Work required | If a line in the data holds the string "gates", list it.

Data provided |
____________

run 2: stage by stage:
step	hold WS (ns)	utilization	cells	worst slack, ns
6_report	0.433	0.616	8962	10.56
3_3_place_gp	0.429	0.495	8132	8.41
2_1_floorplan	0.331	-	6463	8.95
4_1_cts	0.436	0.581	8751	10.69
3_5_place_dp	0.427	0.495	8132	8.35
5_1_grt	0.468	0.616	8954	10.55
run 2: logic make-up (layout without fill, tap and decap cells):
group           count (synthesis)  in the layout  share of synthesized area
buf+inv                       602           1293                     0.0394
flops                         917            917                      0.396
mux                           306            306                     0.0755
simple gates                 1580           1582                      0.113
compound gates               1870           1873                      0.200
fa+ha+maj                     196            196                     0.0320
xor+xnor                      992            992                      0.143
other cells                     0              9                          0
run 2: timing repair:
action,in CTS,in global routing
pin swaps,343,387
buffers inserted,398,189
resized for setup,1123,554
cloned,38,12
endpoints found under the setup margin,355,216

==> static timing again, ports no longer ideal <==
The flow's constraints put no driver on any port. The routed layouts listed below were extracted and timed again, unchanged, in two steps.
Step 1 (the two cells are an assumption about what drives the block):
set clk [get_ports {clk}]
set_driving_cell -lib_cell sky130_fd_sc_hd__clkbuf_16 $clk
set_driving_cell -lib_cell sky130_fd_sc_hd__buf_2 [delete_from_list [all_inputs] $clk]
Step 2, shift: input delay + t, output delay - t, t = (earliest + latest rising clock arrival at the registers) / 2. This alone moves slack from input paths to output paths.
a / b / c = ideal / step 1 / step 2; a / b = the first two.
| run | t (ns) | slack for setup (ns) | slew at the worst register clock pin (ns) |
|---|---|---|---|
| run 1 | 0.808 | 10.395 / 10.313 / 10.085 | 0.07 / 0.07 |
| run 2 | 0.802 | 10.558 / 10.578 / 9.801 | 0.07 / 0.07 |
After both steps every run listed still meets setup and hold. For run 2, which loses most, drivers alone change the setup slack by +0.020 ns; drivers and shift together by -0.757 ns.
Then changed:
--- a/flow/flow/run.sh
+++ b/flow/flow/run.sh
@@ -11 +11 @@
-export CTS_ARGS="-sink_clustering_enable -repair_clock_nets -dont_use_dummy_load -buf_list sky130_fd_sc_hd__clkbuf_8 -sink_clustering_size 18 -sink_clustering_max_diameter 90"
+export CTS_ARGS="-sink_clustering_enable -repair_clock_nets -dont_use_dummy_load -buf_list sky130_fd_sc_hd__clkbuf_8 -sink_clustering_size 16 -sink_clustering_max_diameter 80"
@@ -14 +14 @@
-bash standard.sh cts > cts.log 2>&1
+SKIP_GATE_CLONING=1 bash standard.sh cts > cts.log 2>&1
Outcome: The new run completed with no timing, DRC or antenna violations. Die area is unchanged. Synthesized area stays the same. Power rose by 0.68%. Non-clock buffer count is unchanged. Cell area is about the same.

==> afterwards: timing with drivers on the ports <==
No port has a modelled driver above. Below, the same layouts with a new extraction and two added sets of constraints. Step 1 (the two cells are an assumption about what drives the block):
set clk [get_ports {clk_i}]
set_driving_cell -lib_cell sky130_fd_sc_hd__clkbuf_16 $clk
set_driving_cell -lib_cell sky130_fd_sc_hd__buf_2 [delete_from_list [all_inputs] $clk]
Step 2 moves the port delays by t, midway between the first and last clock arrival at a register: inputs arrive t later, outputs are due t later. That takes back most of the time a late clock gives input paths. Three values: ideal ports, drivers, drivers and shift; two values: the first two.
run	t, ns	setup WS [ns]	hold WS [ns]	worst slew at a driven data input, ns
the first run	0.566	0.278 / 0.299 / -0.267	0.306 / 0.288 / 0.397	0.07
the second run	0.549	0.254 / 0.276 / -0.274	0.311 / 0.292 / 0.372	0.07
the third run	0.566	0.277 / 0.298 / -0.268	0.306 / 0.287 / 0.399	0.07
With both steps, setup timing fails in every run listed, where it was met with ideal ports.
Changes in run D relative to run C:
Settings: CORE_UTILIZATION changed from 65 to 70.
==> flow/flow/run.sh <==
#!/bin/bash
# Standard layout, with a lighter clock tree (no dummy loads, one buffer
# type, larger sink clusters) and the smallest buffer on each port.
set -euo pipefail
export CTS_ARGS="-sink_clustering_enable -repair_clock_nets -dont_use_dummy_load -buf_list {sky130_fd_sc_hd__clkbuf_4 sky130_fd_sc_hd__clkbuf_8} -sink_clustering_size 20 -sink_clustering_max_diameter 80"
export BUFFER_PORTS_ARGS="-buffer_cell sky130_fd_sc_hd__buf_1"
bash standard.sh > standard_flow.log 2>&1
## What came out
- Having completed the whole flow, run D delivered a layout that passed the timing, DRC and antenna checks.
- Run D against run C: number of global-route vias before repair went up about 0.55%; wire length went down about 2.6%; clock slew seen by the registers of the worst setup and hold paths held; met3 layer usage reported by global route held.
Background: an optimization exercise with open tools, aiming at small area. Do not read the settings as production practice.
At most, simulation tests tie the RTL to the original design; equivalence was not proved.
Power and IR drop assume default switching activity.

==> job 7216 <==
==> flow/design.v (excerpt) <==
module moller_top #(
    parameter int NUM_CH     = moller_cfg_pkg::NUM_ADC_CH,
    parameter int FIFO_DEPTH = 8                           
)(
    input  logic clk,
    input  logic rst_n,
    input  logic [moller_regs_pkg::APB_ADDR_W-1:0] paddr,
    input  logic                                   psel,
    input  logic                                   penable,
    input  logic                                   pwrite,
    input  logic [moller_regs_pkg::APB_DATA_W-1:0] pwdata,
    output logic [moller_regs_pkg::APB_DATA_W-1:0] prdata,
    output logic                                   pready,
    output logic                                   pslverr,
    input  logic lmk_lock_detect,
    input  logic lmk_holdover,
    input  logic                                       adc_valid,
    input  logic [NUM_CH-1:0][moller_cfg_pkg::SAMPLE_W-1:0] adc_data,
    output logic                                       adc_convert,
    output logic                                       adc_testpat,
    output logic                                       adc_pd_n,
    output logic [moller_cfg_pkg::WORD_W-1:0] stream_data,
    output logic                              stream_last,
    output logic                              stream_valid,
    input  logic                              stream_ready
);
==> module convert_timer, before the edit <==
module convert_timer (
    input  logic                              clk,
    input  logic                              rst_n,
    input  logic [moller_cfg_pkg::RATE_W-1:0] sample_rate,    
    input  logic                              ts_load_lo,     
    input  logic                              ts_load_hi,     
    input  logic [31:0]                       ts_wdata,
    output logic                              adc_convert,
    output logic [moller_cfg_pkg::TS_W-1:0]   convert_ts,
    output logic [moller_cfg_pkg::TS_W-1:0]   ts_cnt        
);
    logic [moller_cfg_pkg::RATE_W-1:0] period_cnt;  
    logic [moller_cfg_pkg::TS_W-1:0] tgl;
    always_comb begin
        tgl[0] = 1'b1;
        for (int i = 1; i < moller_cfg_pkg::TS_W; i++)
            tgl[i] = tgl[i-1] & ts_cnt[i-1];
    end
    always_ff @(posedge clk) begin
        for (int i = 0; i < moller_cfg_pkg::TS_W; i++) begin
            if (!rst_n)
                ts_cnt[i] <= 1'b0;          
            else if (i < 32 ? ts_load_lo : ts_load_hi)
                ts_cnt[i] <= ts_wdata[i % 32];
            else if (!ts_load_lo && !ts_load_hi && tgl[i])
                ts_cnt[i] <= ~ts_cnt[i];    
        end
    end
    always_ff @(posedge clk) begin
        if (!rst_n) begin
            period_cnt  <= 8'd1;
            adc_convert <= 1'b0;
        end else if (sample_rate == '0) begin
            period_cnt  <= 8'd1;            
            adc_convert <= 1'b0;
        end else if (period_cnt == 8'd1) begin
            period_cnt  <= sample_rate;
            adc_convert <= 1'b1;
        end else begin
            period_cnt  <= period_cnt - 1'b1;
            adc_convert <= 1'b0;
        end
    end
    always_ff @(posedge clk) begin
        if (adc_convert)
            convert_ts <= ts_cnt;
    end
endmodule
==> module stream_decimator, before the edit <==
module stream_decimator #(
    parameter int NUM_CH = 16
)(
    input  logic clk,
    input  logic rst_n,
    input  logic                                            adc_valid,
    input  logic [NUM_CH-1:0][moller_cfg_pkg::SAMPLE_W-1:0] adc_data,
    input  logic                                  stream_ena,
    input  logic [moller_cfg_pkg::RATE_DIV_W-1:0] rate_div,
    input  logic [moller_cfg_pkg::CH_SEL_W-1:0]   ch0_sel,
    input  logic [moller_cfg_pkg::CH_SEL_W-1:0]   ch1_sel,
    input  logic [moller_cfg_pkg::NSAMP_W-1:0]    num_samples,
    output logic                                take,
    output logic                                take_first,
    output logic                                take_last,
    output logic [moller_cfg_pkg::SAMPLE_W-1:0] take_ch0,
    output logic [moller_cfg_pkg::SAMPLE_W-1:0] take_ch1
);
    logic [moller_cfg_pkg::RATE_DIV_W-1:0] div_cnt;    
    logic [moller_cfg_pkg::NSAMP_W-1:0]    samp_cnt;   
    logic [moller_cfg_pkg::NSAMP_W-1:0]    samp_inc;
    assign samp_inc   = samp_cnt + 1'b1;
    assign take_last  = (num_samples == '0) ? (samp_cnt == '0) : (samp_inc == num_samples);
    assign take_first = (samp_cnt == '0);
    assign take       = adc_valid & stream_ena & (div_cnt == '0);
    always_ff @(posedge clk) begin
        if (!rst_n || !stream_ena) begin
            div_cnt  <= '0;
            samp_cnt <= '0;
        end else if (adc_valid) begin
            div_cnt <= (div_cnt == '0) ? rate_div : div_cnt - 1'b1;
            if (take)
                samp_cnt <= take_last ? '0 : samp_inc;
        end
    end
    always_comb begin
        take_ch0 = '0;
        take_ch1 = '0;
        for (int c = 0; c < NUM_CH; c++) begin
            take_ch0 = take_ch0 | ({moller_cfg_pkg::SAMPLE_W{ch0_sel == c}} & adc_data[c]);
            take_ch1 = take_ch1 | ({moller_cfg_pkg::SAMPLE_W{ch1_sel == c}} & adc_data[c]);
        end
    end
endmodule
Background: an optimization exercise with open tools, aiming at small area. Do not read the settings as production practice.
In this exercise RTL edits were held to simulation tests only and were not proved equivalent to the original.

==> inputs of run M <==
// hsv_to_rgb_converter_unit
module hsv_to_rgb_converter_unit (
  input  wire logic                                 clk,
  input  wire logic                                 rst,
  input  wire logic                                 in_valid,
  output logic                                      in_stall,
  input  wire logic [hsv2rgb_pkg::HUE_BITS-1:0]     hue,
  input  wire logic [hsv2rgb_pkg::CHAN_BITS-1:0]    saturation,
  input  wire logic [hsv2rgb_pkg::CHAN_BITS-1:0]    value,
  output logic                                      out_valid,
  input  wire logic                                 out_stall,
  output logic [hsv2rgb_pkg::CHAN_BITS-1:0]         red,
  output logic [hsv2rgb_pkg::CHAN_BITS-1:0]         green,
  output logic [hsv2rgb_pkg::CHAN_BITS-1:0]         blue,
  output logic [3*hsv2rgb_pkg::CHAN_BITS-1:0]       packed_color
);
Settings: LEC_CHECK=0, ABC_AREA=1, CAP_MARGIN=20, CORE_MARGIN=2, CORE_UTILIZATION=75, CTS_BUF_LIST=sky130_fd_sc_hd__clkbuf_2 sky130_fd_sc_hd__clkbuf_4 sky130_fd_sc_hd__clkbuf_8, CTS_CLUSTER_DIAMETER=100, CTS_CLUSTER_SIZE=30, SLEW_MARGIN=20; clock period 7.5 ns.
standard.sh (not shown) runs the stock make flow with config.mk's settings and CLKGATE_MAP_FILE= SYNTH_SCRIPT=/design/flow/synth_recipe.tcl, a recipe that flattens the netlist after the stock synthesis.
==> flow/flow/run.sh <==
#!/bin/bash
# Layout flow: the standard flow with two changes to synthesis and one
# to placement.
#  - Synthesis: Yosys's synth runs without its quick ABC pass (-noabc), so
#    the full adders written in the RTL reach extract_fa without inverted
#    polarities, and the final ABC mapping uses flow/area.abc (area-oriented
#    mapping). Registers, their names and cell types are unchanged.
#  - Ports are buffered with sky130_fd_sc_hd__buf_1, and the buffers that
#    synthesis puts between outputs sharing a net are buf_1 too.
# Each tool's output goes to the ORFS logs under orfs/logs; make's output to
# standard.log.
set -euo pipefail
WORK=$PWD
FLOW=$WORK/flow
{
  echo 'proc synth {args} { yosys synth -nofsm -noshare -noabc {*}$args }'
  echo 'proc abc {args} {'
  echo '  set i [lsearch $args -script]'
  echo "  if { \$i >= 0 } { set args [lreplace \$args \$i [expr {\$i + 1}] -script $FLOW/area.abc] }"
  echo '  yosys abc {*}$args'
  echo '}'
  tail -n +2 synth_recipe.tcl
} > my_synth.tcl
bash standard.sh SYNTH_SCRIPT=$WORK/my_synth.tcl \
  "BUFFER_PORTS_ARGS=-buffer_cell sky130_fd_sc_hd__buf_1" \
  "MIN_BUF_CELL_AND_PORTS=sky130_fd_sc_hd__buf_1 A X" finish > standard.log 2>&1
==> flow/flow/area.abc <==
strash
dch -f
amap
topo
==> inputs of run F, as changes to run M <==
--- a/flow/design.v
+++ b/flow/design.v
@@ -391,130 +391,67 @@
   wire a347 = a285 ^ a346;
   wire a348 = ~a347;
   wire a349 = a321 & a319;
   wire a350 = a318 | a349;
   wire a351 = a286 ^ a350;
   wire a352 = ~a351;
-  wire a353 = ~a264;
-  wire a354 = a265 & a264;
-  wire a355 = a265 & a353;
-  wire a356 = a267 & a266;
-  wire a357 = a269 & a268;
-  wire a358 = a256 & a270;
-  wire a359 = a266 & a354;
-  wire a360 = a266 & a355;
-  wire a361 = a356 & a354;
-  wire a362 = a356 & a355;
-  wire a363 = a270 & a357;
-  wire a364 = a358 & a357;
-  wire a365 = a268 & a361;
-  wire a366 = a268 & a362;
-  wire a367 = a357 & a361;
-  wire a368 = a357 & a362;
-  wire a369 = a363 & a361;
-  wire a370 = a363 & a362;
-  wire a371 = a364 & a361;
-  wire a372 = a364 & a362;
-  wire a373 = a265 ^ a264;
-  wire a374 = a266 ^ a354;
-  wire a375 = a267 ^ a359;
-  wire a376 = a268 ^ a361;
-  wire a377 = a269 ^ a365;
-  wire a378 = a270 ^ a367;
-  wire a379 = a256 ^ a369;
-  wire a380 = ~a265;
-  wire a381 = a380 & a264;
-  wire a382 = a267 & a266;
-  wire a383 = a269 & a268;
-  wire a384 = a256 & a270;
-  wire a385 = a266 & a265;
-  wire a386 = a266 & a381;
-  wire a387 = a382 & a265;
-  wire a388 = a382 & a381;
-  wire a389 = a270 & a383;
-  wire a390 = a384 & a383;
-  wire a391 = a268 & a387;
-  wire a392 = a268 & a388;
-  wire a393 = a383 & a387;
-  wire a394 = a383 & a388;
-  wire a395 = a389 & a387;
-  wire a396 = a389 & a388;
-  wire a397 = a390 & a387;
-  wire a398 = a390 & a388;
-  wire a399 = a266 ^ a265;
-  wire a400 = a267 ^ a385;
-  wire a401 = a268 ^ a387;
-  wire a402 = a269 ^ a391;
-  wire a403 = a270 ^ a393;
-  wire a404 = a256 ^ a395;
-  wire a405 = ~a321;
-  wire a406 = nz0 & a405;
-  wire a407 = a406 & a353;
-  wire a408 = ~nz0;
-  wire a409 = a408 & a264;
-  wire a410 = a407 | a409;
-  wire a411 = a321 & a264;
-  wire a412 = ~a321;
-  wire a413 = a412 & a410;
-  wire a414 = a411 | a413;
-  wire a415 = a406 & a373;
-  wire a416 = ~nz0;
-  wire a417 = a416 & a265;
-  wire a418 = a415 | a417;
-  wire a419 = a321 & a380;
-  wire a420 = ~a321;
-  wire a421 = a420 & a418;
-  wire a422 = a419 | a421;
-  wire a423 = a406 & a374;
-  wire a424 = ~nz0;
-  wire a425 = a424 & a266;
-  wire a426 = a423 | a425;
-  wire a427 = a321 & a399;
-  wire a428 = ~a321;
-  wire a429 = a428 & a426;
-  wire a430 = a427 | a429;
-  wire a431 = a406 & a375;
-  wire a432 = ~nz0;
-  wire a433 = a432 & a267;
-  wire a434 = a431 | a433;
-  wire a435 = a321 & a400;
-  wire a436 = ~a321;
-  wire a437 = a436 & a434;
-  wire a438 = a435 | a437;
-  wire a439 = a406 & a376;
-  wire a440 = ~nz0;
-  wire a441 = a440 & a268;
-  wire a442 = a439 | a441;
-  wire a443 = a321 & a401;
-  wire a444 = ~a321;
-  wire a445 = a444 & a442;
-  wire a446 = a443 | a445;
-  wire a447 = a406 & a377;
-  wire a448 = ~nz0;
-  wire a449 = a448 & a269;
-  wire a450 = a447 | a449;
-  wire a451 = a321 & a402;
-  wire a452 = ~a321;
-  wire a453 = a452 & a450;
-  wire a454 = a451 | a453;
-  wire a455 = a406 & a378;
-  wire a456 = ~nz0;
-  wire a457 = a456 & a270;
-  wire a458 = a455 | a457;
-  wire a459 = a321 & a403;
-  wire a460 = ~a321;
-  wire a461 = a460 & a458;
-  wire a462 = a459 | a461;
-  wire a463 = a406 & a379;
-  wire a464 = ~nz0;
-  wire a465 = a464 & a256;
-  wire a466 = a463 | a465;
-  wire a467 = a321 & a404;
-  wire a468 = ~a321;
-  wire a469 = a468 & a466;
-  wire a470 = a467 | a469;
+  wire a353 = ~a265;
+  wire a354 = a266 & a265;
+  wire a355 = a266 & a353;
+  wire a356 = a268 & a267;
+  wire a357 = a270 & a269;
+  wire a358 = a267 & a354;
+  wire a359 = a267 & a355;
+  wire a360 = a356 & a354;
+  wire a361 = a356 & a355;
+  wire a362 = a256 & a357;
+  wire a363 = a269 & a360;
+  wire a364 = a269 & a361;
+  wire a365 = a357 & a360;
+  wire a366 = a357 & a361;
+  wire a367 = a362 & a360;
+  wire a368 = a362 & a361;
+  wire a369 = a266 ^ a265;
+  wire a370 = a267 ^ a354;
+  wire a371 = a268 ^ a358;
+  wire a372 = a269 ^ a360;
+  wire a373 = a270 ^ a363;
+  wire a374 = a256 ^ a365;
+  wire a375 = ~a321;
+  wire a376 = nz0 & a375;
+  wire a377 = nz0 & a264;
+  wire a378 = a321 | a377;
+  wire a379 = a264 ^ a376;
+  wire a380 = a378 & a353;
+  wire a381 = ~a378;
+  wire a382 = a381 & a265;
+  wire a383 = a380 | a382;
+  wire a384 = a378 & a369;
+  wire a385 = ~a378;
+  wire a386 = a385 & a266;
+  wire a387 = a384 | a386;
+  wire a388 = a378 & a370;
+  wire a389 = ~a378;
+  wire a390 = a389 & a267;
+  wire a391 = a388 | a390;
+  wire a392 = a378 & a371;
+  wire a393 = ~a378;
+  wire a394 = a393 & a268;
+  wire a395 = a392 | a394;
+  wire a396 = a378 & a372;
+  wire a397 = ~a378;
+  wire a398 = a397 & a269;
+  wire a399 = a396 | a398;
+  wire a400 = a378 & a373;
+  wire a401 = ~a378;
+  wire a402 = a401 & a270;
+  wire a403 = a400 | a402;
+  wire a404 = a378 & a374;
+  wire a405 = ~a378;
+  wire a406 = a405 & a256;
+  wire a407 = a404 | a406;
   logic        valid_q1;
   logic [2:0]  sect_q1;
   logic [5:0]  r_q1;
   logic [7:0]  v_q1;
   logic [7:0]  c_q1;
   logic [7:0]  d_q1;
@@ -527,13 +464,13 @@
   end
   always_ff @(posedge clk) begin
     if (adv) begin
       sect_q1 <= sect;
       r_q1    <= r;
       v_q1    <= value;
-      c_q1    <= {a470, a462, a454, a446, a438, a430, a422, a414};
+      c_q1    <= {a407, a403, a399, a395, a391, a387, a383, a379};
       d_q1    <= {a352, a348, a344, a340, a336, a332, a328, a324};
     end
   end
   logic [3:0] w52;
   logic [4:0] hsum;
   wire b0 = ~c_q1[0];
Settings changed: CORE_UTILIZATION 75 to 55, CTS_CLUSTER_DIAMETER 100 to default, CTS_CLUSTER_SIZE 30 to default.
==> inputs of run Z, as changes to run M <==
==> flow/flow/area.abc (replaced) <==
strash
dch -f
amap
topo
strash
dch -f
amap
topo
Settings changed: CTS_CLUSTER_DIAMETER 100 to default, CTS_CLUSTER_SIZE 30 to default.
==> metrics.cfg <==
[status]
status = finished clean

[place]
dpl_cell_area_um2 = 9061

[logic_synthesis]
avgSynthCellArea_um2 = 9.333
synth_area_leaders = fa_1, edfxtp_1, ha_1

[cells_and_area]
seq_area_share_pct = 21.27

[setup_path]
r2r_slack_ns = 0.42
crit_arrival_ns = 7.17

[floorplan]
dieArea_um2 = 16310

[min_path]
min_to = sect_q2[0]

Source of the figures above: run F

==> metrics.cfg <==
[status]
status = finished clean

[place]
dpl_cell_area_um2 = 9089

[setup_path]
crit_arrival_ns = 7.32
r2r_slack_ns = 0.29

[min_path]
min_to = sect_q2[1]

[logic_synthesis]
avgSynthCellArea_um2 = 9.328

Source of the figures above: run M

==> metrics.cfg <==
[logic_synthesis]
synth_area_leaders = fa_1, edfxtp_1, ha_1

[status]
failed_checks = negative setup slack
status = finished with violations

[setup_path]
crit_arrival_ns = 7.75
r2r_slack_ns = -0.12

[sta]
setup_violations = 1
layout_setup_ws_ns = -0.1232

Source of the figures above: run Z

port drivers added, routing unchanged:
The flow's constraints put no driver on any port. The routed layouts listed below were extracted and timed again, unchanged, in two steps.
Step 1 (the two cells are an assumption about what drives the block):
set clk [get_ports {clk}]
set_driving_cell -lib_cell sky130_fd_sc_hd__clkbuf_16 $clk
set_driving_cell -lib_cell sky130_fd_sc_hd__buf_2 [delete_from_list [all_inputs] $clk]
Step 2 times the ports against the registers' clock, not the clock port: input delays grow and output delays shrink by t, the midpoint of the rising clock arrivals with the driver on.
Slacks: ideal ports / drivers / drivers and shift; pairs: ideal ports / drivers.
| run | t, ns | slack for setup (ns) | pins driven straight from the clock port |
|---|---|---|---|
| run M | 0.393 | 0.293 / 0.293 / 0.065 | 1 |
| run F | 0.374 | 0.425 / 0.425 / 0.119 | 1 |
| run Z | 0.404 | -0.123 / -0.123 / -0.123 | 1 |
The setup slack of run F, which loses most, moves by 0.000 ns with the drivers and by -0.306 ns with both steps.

____________

Result |
simple gates                 1580           1582                      0.113
compound gates               1870           1873                      0.200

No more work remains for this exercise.